Work task - Say how many lines of the material include "routing". Give the number without any other text.

Given records -
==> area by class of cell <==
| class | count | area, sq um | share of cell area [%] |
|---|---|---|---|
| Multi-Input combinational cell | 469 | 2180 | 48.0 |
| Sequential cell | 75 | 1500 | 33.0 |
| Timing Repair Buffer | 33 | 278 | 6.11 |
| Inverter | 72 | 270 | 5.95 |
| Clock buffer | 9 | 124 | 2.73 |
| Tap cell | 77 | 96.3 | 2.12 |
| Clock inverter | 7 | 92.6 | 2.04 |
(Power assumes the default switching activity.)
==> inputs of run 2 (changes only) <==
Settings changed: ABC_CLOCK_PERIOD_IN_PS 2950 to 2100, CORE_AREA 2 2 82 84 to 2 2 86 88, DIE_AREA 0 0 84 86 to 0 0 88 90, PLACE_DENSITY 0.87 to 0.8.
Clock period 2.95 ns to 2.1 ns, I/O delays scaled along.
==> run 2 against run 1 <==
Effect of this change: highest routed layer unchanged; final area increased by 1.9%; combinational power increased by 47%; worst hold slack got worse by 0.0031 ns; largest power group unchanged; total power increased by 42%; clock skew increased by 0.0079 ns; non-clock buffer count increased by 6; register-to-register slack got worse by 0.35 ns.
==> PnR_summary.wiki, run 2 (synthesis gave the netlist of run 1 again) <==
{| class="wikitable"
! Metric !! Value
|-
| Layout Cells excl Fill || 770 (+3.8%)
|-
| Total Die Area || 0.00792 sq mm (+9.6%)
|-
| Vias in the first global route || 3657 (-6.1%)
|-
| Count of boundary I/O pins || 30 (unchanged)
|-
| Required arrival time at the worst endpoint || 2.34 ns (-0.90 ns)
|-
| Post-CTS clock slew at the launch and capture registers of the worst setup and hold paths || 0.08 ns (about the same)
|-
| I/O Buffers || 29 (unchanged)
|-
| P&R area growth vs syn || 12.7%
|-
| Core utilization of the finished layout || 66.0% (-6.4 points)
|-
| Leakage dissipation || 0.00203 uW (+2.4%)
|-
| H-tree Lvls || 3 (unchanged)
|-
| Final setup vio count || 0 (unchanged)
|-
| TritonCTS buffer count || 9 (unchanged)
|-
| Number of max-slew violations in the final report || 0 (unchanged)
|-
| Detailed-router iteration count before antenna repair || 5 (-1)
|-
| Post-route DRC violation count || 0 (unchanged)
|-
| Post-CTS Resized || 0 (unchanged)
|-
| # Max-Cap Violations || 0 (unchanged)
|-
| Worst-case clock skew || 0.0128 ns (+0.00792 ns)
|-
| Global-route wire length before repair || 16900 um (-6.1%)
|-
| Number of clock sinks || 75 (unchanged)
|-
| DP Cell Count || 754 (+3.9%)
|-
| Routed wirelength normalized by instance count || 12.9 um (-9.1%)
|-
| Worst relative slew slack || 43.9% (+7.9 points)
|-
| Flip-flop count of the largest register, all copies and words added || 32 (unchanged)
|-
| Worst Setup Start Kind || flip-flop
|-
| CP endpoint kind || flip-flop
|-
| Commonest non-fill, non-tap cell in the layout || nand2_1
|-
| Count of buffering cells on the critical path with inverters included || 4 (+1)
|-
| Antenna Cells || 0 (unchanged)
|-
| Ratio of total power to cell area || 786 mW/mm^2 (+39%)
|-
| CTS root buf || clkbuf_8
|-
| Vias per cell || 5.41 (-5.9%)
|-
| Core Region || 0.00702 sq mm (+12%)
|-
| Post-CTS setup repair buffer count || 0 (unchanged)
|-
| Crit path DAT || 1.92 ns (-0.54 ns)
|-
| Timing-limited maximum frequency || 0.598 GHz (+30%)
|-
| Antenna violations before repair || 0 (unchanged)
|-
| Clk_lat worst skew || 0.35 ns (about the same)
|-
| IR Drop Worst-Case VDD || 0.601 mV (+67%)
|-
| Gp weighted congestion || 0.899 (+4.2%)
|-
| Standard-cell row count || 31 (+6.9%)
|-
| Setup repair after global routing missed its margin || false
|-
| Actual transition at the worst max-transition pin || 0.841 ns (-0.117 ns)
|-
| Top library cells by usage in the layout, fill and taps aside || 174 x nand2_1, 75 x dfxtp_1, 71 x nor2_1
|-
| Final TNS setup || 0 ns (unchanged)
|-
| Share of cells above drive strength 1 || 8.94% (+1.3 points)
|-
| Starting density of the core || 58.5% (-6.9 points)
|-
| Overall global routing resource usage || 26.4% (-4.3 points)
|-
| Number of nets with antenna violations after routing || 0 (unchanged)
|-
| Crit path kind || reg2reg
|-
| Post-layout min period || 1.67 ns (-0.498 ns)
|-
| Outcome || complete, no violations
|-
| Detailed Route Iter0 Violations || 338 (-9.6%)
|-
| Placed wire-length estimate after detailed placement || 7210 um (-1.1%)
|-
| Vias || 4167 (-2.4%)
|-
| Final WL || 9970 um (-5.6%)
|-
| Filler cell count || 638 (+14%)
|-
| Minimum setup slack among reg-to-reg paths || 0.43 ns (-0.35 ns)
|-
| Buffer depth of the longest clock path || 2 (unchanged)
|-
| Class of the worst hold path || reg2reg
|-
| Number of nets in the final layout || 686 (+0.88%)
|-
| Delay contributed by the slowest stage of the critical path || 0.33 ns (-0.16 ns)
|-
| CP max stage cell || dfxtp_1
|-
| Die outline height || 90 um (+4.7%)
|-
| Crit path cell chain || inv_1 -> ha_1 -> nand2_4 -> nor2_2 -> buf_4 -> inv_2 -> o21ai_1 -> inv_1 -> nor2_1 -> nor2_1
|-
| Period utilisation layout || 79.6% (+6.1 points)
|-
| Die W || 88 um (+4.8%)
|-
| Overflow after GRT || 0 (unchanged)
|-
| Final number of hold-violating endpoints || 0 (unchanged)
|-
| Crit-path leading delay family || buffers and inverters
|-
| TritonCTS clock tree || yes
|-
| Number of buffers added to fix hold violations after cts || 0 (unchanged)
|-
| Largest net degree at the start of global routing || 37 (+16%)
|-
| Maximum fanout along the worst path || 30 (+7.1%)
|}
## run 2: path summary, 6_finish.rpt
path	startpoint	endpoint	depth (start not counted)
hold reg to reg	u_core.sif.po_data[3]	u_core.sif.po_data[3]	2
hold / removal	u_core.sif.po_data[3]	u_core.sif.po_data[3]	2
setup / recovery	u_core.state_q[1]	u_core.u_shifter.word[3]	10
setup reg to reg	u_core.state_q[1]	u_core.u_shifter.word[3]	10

Result of the task - 4